I am having a bit of difficult understanding the definition of the $p$-capacity of a set $A\subset\mathbb{R}^n$ and I was wondering if anyone would be able to clarify whether I have the right idea or not.
This is what I understand so far. Formerly the definition of the $p$-capacity of a set is presented as follows.
Fix $1\leq p<n$. Define, \begin{equation} K^p\equiv\{f:\mathbb{R^n}\rightarrow\mathbb{R}\ \vert\ f\geq 0, f\in L^{p^{\ast}}(\mathbb{R}^n), Df\in L^{p}(\mathbb{R}^n;\mathbb{R}^n)\}. \end{equation} If $A\subset\mathbb{R}^n$ we define the quantity \begin{equation} \text{Cap}_p(A) \equiv \inf\left\{\int_{\mathbb{R}^n}\vert Df\vert^p\text{ d}x\ \middle|\ f\in K^p, A\subset\text{int}\{f\geq 1\}\right\} \end{equation} as the $p$-capacity of $A$ (denoted by Cap$_p(A)$).
My thought process on this is as follows:
- Pick an $f\in K^p$, and look at int$\{f\geq 1\}$.
- At this point, we ask ourselves : is $A\subset\text{int}\{f\geq 1\}$? If not then repeat step 1.

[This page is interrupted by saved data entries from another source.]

**src/rtl/wb_arbiter_if.sv**
```systemverilog
// Result bus between the integer/FPU result sources and the register-file write arbiter.
interface wb_arbiter_if;
  logic        ex_u_valid;
  logic [4:0]  ex_u_rt;
  logic [31:0] ex_u_data;
  logic        ex_l_valid;
  logic [4:0]  ex_l_rt;
  logic [31:0] ex_l_data;
  logic        fpu_u_valid;
  logic [4:0]  fpu_u_rt;
  logic [31:0] fpu_u_data;
  logic        fpu_l_valid;
  logic [4:0]  fpu_l_rt;
  logic [31:0] fpu_l_data;
  logic        wr0_en;
  logic [4:0]  wr0_addr;
  logic [31:0] wr0_data;
  logic        wr1_en;
  logic [4:0]  wr1_addr;
  logic [31:0] wr1_data;
  logic        interlock;
  logic [31:0] pending;
  logic        overflow;

  modport master (
    output ex_u_valid, ex_u_rt, ex_u_data, ex_l_valid, ex_l_rt, ex_l_data,
           fpu_u_valid, fpu_u_rt, fpu_u_data, fpu_l_valid, fpu_l_rt, fpu_l_data,
    input  wr0_en, wr0_addr, wr0_data, wr1_en, wr1_addr, wr1_data,
           interlock, pending, overflow
  );

  modport slave (
    input  ex_u_valid, ex_u_rt, ex_u_data, ex_l_valid, ex_l_rt, ex_l_data,
           fpu_u_valid, fpu_u_rt, fpu_u_data, fpu_l_valid, fpu_l_rt, fpu_l_data,
    output wr0_en, wr0_addr, wr0_data, wr1_en, wr1_addr, wr1_data,
           interlock, pending, overflow
  );
endinterface

```
**src/rtl/wb_arbiter.sv**
```systemverilog
// Two-port register-file writeback arbiter: integer results write next cycle,
// FPU results are queued in a circular buffer and drained into idle write ports.
module wb_arbiter #(
  parameter int unsigned FIFO_DEPTH = 8,
  parameter int unsigned HWM        = FIFO_DEPTH - 4
) (
  input  logic        clk,
  input  logic        rstn,
  wb_arbiter_if.slave bus
);
  localparam int unsigned AW = $clog2(FIFO_DEPTH);
  localparam int unsigned CW = AW + 1;
  localparam int unsigned RW = 5;
  localparam int unsigned DW = 32;

  typedef struct packed {
    logic [RW-1:0] rt;
    logic [DW-1:0] data;
  } entry_t;

  entry_t        r_mem [FIFO_DEPTH];
  logic [AW-1:0] r_rd_ptr;
  logic [AW-1:0] r_wr_ptr;
  logic [CW-1:0] r_count;
  logic          r_overflow;
  logic          r_wr0_en;
  logic          r_wr1_en;
  entry_t        r_wr0;
  entry_t        r_wr1;

  entry_t        w_ex_u, w_ex_l, w_fpu_u, w_fpu_l;
  entry_t        w_head, w_next, w_port0, w_port1;
  logic          w_p0_fifo, w_p1_fifo, w_en0, w_en1;
  logic          w_push_u, w_push_l, w_drop;
  logic [CW-1:0] w_pops, w_pushes, w_free;
  logic [AW-1:0] w_l_ptr;
  logic [31:0]   w_pending;

  assign w_ex_u  = {bus.ex_u_rt,  bus.ex_u_data};
  assign w_ex_l  = {bus.ex_l_rt,  bus.ex_l_data};
  assign w_fpu_u = {bus.fpu_u_rt, bus.fpu_u_data};
  assign w_fpu_l = {bus.fpu_l_rt, bus.fpu_l_data};

  // Port selection: integer results first, idle ports pull buffered entries in order.
  always_comb begin
    w_head    = r_mem[r_rd_ptr];
    w_next    = r_mem[r_rd_ptr + AW'(1)];
    w_p0_fifo = !bus.ex_u_valid && (r_count != '0);
    w_p1_fifo = !bus.ex_l_valid && (r_count > CW'(w_p0_fifo));
    w_en0     = bus.ex_u_valid || w_p0_fifo;
    w_en1     = bus.ex_l_valid || w_p1_fifo;
    w_port0   = bus.ex_u_valid ? w_ex_u : w_head;
    w_port1   = bus.ex_l_valid ? w_ex_l : (w_p0_fifo ? w_next : w_head);
    w_pops    = CW'(w_p0_fifo) + CW'(w_p1_fifo);
  end

  // Space counts slots freed by this cycle's pops; upper slot claims space first.
  always_comb begin
    w_free   = CW'(FIFO_DEPTH) - r_count + w_pops;
    w_push_u = bus.fpu_u_valid && (w_free != '0);
    w_push_l = bus.fpu_l_valid && (w_free > CW'(w_push_u));
    w_pushes = CW'(w_push_u) + CW'(w_push_l);
    w_drop   = (bus.fpu_u_valid && !w_push_u) || (bus.fpu_l_valid && !w_push_l);
    w_l_ptr  = r_wr_ptr + AW'(w_push_u);
  end

  always_ff @(posedge clk) begin
    if (!rstn) begin
      r_rd_ptr   <= '0;
      r_wr_ptr   <= '0;
      r_count    <= '0;
      r_overflow <= 1'b0;
      r_wr0_en   <= 1'b0;
      r_wr1_en   <= 1'b0;
    end else begin
      r_rd_ptr   <= r_rd_ptr + AW'(w_pops);
      r_wr_ptr   <= r_wr_ptr + AW'(w_pushes);
      r_count    <= r_count + w_pushes - w_pops;
      r_overflow <= r_overflow | w_drop;
      // Same-register collision: port 1 carries the younger write.
      r_wr0_en   <= w_en0 && !(w_en1 && (w_port0.rt == w_port1.rt));
      r_wr1_en   <= w_en1;
    end
  end

  always_ff @(posedge clk) begin
    r_wr0 <= w_port0;
    r_wr1 <= w_port1;
  end

  always_ff @(posedge clk) begin
    if (rstn) begin
      if (w_push_u) r_mem[r_wr_ptr] <= w_fpu_u;
      if (w_push_l) r_mem[w_l_ptr]  <= w_fpu_l;
    end
  end

  // Scoreboard of destinations held by live buffer entries.
  always_comb begin
    w_pending = '0;
    for (int i = 0; i < int'(FIFO_DEPTH); i++) begin
      if (CW'(AW'(AW'(i) - r_rd_ptr)) < r_count) w_pending[r_mem[i].rt] = 1'b1;
    end
  end

  assign bus.wr0_en    = r_wr0_en;
  assign bus.wr0_addr  = r_wr0.rt;
  assign bus.wr0_data  = r_wr0.data;
  assign bus.wr1_en    = r_wr1_en;
  assign bus.wr1_addr  = r_wr1.rt;
  assign bus.wr1_data  = r_wr1.data;
  assign bus.interlock = (r_count >= CW'(HWM));
  assign bus.pending   = w_pending;
  assign bus.overflow  = r_overflow;
endmodule

```
**src/flat_wrapper.sv**
```systemverilog
// flat-port wrapper written by rule: the top's interface ports become plain ports
module wb_arbiter_flat 
#(
  parameter int unsigned FIFO_DEPTH = 8,
  parameter int unsigned HWM        = FIFO_DEPTH - 4
)
  (clk, rstn, bus_ex_u_valid, bus_ex_u_rt, bus_ex_u_data, bus_ex_l_valid, bus_ex_l_rt, bus_ex_l_data, bus_fpu_u_valid, bus_fpu_u_rt, bus_fpu_u_data, bus_fpu_l_valid, bus_fpu_l_rt, bus_fpu_l_data, bus_wr0_en, bus_wr0_addr, bus_wr0_data, bus_wr1_en, bus_wr1_addr, bus_wr1_data, bus_interlock, bus_pending, bus_overflow);
  wb_arbiter_if bus_i ();
  input  logic clk;
  input  logic rstn;
  input wire logic [$bits(bus_i.ex_u_valid)-1:0] bus_ex_u_valid;
  input wire logic [$bits(bus_i.ex_u_rt)-1:0] bus_ex_u_rt;
  input wire logic [$bits(bus_i.ex_u_data)-1:0] bus_ex_u_data;
  input wire logic [$bits(bus_i.ex_l_valid)-1:0] bus_ex_l_valid;
  input wire logic [$bits(bus_i.ex_l_rt)-1:0] bus_ex_l_rt;
  input wire logic [$bits(bus_i.ex_l_data)-1:0] bus_ex_l_data;
  input wire logic [$bits(bus_i.fpu_u_valid)-1:0] bus_fpu_u_valid;
  input wire logic [$bits(bus_i.fpu_u_rt)-1:0] bus_fpu_u_rt;
  input wire logic [$bits(bus_i.fpu_u_data)-1:0] bus_fpu_u_data;
  input wire logic [$bits(bus_i.fpu_l_valid)-1:0] bus_fpu_l_valid;
  input wire logic [$bits(bus_i.fpu_l_rt)-1:0] bus_fpu_l_rt;
  input wire logic [$bits(bus_i.fpu_l_data)-1:0] bus_fpu_l_data;
  output wire logic [$bits(bus_i.wr0_en)-1:0] bus_wr0_en;
  output wire logic [$bits(bus_i.wr0_addr)-1:0] bus_wr0_addr;
  output wire logic [$bits(bus_i.wr0_data)-1:0] bus_wr0_data;
  output wire logic [$bits(bus_i.wr1_en)-1:0] bus_wr1_en;
  output wire logic [$bits(bus_i.wr1_addr)-1:0] bus_wr1_addr;
  output wire logic [$bits(bus_i.wr1_data)-1:0] bus_wr1_data;
  output wire logic [$bits(bus_i.interlock)-1:0] bus_interlock;
  output wire logic [$bits(bus_i.pending)-1:0] bus_pending;
  output wire logic [$bits(bus_i.overflow)-1:0] bus_overflow;
  assign bus_i.ex_u_valid = bus_ex_u_valid;
  assign bus_i.ex_u_rt = bus_ex_u_rt;
  assign bus_i.ex_u_data = bus_ex_u_data;
  assign bus_i.ex_l_valid = bus_ex_l_valid;
  assign bus_i.ex_l_rt = bus_ex_l_rt;
  assign bus_i.ex_l_data = bus_ex_l_data;
  assign bus_i.fpu_u_valid = bus_fpu_u_valid;
  assign bus_i.fpu_u_rt = bus_fpu_u_rt;
  assign bus_i.fpu_u_data = bus_fpu_u_data;
  assign bus_i.fpu_l_valid = bus_fpu_l_valid;
  assign bus_i.fpu_l_rt = bus_fpu_l_rt;
  assign bus_i.fpu_l_data = bus_fpu_l_data;
  assign bus_wr0_en = bus_i.wr0_en;
  assign bus_wr0_addr = bus_i.wr0_addr;
  assign bus_wr0_data = bus_i.wr0_data;
  assign bus_wr1_en = bus_i.wr1_en;
  assign bus_wr1_addr = bus_i.wr1_addr;
  assign bus_wr1_data = bus_i.wr1_data;
  assign bus_interlock = bus_i.interlock;
  assign bus_pending = bus_i.pending;
  assign bus_overflow = bus_i.overflow;
  wb_arbiter #(.FIFO_DEPTH(FIFO_DEPTH), .HWM(HWM)) u_core (.clk(clk), .rstn(rstn), .bus(bus_i));
endmodule
```
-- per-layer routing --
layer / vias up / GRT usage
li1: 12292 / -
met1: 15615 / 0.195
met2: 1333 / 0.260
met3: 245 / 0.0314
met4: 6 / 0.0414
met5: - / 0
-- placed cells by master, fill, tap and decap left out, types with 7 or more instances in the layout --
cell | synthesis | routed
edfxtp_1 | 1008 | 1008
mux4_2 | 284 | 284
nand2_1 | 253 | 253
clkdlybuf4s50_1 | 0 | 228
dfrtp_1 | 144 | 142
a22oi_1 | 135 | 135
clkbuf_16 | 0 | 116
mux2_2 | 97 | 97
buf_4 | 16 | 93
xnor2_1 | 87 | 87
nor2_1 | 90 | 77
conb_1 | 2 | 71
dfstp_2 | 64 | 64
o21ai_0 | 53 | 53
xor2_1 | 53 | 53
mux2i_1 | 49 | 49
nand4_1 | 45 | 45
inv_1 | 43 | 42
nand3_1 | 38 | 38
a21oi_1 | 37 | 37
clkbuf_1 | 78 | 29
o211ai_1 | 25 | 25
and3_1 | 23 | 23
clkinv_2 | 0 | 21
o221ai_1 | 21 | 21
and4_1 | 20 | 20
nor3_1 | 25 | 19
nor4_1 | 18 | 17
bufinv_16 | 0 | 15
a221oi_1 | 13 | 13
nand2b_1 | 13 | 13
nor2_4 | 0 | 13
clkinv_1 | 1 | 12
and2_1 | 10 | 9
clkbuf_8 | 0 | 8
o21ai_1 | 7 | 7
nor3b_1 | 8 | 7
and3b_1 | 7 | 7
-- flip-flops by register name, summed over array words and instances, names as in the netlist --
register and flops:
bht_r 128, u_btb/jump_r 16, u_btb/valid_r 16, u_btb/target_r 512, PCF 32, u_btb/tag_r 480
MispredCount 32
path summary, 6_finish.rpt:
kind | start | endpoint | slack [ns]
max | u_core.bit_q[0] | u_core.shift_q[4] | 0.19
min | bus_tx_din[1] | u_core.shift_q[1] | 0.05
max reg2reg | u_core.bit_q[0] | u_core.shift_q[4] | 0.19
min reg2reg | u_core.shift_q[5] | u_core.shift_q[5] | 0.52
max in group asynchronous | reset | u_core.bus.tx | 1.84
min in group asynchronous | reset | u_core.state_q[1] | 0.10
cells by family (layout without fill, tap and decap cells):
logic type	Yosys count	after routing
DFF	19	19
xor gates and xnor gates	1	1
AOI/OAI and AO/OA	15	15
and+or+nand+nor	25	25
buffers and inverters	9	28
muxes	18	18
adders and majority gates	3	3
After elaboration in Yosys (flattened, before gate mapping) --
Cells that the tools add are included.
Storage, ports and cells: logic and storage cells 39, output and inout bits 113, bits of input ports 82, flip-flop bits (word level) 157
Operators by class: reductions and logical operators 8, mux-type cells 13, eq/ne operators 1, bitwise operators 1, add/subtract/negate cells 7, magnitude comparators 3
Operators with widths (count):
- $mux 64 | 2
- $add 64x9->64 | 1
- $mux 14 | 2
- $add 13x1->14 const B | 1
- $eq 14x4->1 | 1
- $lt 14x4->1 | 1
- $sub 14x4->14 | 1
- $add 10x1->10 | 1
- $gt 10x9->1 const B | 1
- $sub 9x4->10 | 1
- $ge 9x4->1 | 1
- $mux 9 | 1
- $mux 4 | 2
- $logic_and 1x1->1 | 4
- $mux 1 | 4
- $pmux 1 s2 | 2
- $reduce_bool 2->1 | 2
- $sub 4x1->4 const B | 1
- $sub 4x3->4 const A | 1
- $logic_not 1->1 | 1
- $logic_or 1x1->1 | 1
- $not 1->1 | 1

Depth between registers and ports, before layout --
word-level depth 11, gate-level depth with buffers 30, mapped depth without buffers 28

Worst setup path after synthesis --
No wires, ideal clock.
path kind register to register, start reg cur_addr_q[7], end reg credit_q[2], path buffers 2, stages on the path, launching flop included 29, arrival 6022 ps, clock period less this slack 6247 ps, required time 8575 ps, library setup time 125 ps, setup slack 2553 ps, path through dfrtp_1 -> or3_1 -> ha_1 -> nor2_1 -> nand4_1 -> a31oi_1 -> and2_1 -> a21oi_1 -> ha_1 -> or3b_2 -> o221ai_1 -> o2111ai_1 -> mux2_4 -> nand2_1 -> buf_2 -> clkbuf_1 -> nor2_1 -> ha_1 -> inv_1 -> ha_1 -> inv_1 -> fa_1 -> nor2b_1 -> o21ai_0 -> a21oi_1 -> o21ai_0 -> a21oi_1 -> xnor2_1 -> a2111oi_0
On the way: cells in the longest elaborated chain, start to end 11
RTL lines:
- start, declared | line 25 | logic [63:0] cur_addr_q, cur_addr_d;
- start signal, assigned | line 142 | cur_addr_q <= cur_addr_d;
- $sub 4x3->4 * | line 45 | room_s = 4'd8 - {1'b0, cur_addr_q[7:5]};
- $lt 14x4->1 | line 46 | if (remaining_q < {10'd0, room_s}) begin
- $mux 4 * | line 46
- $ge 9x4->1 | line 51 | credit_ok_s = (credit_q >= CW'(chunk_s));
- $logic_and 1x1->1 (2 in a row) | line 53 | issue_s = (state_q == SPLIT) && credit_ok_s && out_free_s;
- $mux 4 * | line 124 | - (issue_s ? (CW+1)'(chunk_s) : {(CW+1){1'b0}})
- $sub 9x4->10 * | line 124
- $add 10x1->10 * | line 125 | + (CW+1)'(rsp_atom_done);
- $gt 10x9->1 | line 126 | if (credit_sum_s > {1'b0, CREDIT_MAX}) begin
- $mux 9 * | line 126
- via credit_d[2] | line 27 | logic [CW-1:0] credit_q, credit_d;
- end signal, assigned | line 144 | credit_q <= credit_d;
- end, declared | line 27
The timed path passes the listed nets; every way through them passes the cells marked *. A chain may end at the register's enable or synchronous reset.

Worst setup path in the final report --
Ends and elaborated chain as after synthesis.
**src/rtl/branch_resolver.sv**
```systemverilog
// Branch resolver: keeps a program counter, captures comparator flags and
// resolves conditional branches against them, waiting a bounded number of
// cycles for flags when a branch arrives before its comparison result.
module branch_resolver #(
    parameter logic [7:0]  PC_RESET   = 8'h00,
    parameter int unsigned WAIT_LIMIT = 15
) (
    input  logic       clk,
    input  logic       reset,
    input  logic       cmp_valid,
    input  logic [7:0] cmp_result,
    input  logic       step,
    input  logic       br_valid,
    input  logic [2:0] br_cond,
    input  logic [7:0] br_target,
    output logic       br_ready,
    output logic [7:0] pc,
    output logic       pc_load,
    output logic [2:0] flags,
    output logic       flags_vld,
    output logic       flag_err,
    output logic       timeout
);

    // Branch condition codes
    localparam logic [2:0] CondNever  = 3'b000;
    localparam logic [2:0] CondAlways = 3'b001;
    localparam logic [2:0] CondEq     = 3'b010;
    localparam logic [2:0] CondNe     = 3'b011;
    localparam logic [2:0] CondLt     = 3'b100;
    localparam logic [2:0] CondGt     = 3'b101;
    localparam logic [2:0] CondLe     = 3'b110;
    localparam logic [2:0] CondGe     = 3'b111;

    // Last wait-counter value before the wait is abandoned
    localparam logic [7:0] WaitLast = 8'(WAIT_LIMIT - 1);

    typedef enum logic [1:0] {
        StIdle,
        StWaitFlags,
        StResolve
    } state_e;

    state_e     state_q, state_d;
    logic [7:0] pc_q, pc_d;
    logic       pc_load_q, pc_load_d;
    logic [2:0] flags_q, flags_d;
    logic       flags_vld_q, flags_vld_d;
    logic       flag_err_q, flag_err_d;
    logic       timeout_q, timeout_d;
    logic [7:0] wait_cnt_q, wait_cnt_d;
    logic [2:0] cond_q, cond_d;
    logic [7:0] target_q, target_d;

    logic       cmp_ok;
    logic       cmp_bad;
    logic       br_needs_flags;
    logic       cond_hit;

    // Evaluate a condition code against {GT,LT,EQ} flags
    function automatic logic cond_true(input logic [2:0] cond, input logic [2:0] f);
        logic r;
        r = 1'b0;
        unique case (cond)
            CondNever:  r = 1'b0;
            CondAlways: r = 1'b1;
            CondEq:     r = f[0];
            CondNe:     r = ~f[0];
            CondLt:     r = f[1];
            CondGt:     r = f[2];
            CondLe:     r = f[0] | f[1];
            CondGe:     r = f[0] | f[2];
        endcase
        return r;
    endfunction

    // Classify the comparator byte: upper bits clear and exactly one flag set
    always_comb begin
        cmp_ok  = 1'b0;
        cmp_bad = 1'b0;
        if (cmp_valid) begin
            if ((cmp_result[7:3] == 5'b0_0000) &&
                ((cmp_result[2:0] == 3'b001) ||
                 (cmp_result[2:0] == 3'b010) ||
                 (cmp_result[2:0] == 3'b100))) begin
                cmp_ok = 1'b1;
            end else begin
                cmp_bad = 1'b1;
            end
        end
    end

    // Only never/always branches can resolve without flags
    assign br_needs_flags = (br_cond != CondNever) && (br_cond != CondAlways);
    assign cond_hit       = cond_true(cond_q, flags_q);

    // Next-state logic for the FSM, pc and flag capture
    always_comb begin
        state_d     = state_q;
        pc_d        = pc_q;
        pc_load_d   = 1'b0;
        flags_d     = flags_q;
        flags_vld_d = flags_vld_q;
        flag_err_d  = flag_err_q;
        timeout_d   = 1'b0;
        wait_cnt_d  = wait_cnt_q;
        cond_d      = cond_q;
        target_d    = target_q;

        // Flag capture is independent of the branch state
        if (cmp_ok) begin
            flags_d     = cmp_result[2:0];
            flags_vld_d = 1'b1;
        end
        if (cmp_bad) begin
            flag_err_d = 1'b1;
        end

        unique case (state_q)
            StIdle: begin
                if (br_valid) begin
                    cond_d     = br_cond;
                    target_d   = br_target;
                    wait_cnt_d = 8'd0;
                    if (!br_needs_flags || flags_vld_q || cmp_ok) begin
                        state_d = StResolve;
                    end else begin
                        state_d = StWaitFlags;
                    end
                end else if (step) begin
                    pc_d = pc_q + 8'd1;
                end
            end

            StWaitFlags: begin
                if (cmp_ok) begin
                    state_d    = StResolve;
                    wait_cnt_d = 8'd0;
                end else if (wait_cnt_q == WaitLast) begin
                    timeout_d  = 1'b1;
                    state_d    = StIdle;
                    wait_cnt_d = 8'd0;
                end else begin
                    wait_cnt_d = wait_cnt_q + 8'd1;
                end
            end

            StResolve: begin
                if (cond_hit) begin
                    pc_d      = target_q;
                    pc_load_d = 1'b1;
                end else begin
                    pc_d = pc_q + 8'd1;
                end
                // Consumed flags are retired, but a fresh result arriving now wins
                if ((cond_q != CondNever) && (cond_q != CondAlways) && !cmp_ok) begin
                    flags_vld_d = 1'b0;
                end
                state_d = StIdle;
            end

            default: begin
                state_d = StIdle;
            end
        endcase
    end

    // State registers with synchronous reset
    always_ff @(posedge clk) begin
        if (reset) begin
            state_q     <= StIdle;
            pc_q        <= PC_RESET;
            pc_load_q   <= 1'b0;
            flags_q     <= 3'b000;
            flags_vld_q <= 1'b0;
            flag_err_q  <= 1'b0;
            timeout_q   <= 1'b0;
            wait_cnt_q  <= 8'd0;
            cond_q      <= 3'b000;
            target_q    <= 8'h00;
        end else begin
            state_q     <= state_d;
            pc_q        <= pc_d;
            pc_load_q   <= pc_load_d;
            flags_q     <= flags_d;
            flags_vld_q <= flags_vld_d;
            flag_err_q  <= flag_err_d;
            timeout_q   <= timeout_d;
            wait_cnt_q  <= wait_cnt_d;
            cond_q      <= cond_d;
            target_q    <= target_d;
        end
    end

    assign br_ready  = (state_q == StIdle);
    assign pc        = pc_q;
    assign pc_load   = pc_load_q;
    assign flags     = flags_q;
    assign flags_vld = flags_vld_q;
    assign flag_err  = flag_err_q;
    assign timeout   = timeout_q;

endmodule

```
**config.mk**
```make
export PLATFORM = sky130hd
export DESIGN_NAME = branch_resolver
export DESIGN_NICKNAME = d
export VERILOG_FILES = /design/src/rtl/branch_resolver.sv
export SDC_FILE = /design/constraint.sdc
export NUM_CORES = 1
export LEC_CHECK = 0
export BUFFER_PORTS_ARGS = -buffer_cell sky130_fd_sc_hd__clkbuf_2
export CORE_UTILIZATION = 47
export CTS_CLUSTER_SIZE = 12
export DETAILED_ROUTE_END_ITERATION = 8
export GPL_TIMING_DRIVEN = 0
export PLACE_DENSITY = 0.85
export SLEW_MARGIN = 20
export SYNTH_ARGS = -nofsm -noshare
export SYNTH_HDL_FRONTEND = slang
export SYNTH_SLANG_ARGS = --single-unit
```
**constraint.sdc**
```tcl
create_clock -name clk -period 1.69 [get_ports clk]
set_clock_uncertainty 0.05 [all_clocks]
set_input_delay 0.2535 -clock clk [delete_from_list [all_inputs] [get_ports clk]]
set_output_delay 0.2535 -clock clk [all_outputs]
set_load 0.05 [all_outputs]
```
== Word-level counts from Yosys, hierarchy flattened ==
Cells that the tools add are included.

* Register bits: 36
* Bits of input ports: 24
* Output and inout bits: 16
* Word-level logic and storage cells: 82

* Add/subtract/negate cells: 2
* Eq/ne operators: 19
* Mux-type cells: 23
* Bitwise logic cells: 5
* Reduce and logical (&&, ||, !) cells: 23

{| class="wikitable"
|+ Operators by type and width
! kind !! number
|-
| 8-bit 2-to-1 mux || 6
|-
| 8-bit case mux with 2 select lines || 2
|-
| 8-bit by 1-bit adder with 8-bit output, second input constant || 2
|-
| 3-bit equality test, second input constant || 5
|-
| 3-bit by 2-bit equality test with 1-bit output, second input constant || 3
|-
| 1-bit 2-to-1 mux || 9
|-
| 8-bit by 4-bit equality test with 1-bit output, second input constant || 1
|-
| 2-bit 2-to-1 mux || 4
|-
| 1-bit case mux with 8 select lines || 1
|-
| 3-bit by 1-bit equality test with 1-bit output, second input constant || 2
|-
| 2-bit != test, second input constant || 3
|-
| 3-bit by 1-bit != test with 1-bit output, second input constant || 2
|-
| 2-bit AND reduction || 3
|-
| 3-bit nonzero test || 2
|-
| 5-bit logical NOT || 1
|-
| 1-bit logical AND || 4
|-
| 1-bit logical OR || 4
|-
| 2-bit case mux with 2 select lines || 1
|-
| 2-bit nonzero test || 2
|-
| 3-bit logical NOT || 1
|-
| 3-bit != test, second input constant || 1
|-
| 1-bit inverter || 3
|-
| 3-bit AND reduction || 1
|-
| 3-bit OR reduction || 1
|-
| 6 further kinds || 8
|}

== Logic depth before layout (Yosys ltp) ==
* Depth in word-level cells: 10
* Mapped depth: 7
* Gate-level depth less buffers: 7

== Least setup slack after synthesis ==
No wires, ideal clock.

* Path type: register to register
* Start: register pc_q[0], in the netlist pc[0]
* End: register pc_q[6], in the netlist pc[6]
* Library setup time: 75 ps
* Arrival time: 1881 ps
* Data required time: 1565 ps
* Path slack: -316 ps
* Cell stages (with the launch flop): 6
* Path buffers: 0
* Period minus slack after synthesis: 2006 ps
* Cell sequence: dfxtp_1 -> ha_1 -> nand3_1 -> or2_2 -> or4_1 -> a31oi_1

* Longest elaborated chain between the ends: 4
* Elaborated cells between the ends (all ways): 5
* Classes of those cells: add/sub: 1; mux: 4

{| class="wikitable"
|+ Ends and longest elaborated chain
! what !! RTL line !! text
|-
| from (decl) || 45 || <nowiki>logic [7:0] pc_q, pc_d;</nowiki>
|-
| from (signal assigned) || 183 || <nowiki>pc_q <= pc_d;</nowiki>
|-
| 8-bit by 1-bit adder with 8-bit output * || 131, 153 ||
|-
| 8-bit 2-to-1 mux || 130 || <nowiki>end else if (step) begin</nowiki>
|-
| 8-bit 2-to-1 mux || 121 || <nowiki>if (br_valid) begin</nowiki>
|-
| 8-bit case mux with 2 select lines * || 119 || <nowiki>unique case (state_q)</nowiki>
|}

Mark *: on every way between the ends. The rest lies on a longest branch, timed or not. The select of a mux whose other input is x is not followed.
A chain may end at the register's enable or synchronous reset.

== Final worst setup path ==
* Start: register wait_cnt_q[0]
* End: register wait_cnt_q[6]

* Longest elaborated chain between the ends: 4
* Elaborated cells between the ends (all ways): 5
* Classes of those cells: add/sub: 1; eq/ne: 1; mux: 3

{| class="wikitable"
|+ Ends and longest elaborated chain
! what !! RTL line !! text
|-
| from (decl) || 51 || <nowiki>logic [7:0] wait_cnt_q, wait_cnt_d;</nowiki>
|-
| from (signal assigned) || 189 || <nowiki>wait_cnt_q <= wait_cnt_d;</nowiki>
|-
| 8-bit by 1-bit adder with 8-bit output / 8-bit by 4-bit equality test with 1-bit output (equally long branches) || 144, 139 ||
|-
| 8-bit 2-to-1 mux * || 139 || <nowiki>end else if (wait_cnt_q == WaitLast) begin</nowiki>
|-
| 8-bit 2-to-1 mux * || 136 || <nowiki>if (cmp_ok) begin</nowiki>
|-
| 8-bit case mux with 2 select lines * || 119 ||
|}

Mark *: on every way between the ends. The rest lies on a longest branch, timed or not.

- Compute the quantity $\int_{\mathbb{R}^n}\vert Df\vert^p\text{ d}x$
- Save it in a list $L$.
- Repeat the process until all possible $f$ from $K^p$ have been considered.
Taking the 'smallest' number from the list $L$ defines the $p$-capacity of $A$. Is this a correct way to think about the definition of Cap$_p(A)$? I am aware of the distinction between minimum and infimum which is why I 've put 'smallest' in inverted commas.
Basically, you are right. However, thinking of a list might be misleading, since there are infinitely many functions in $K^p$.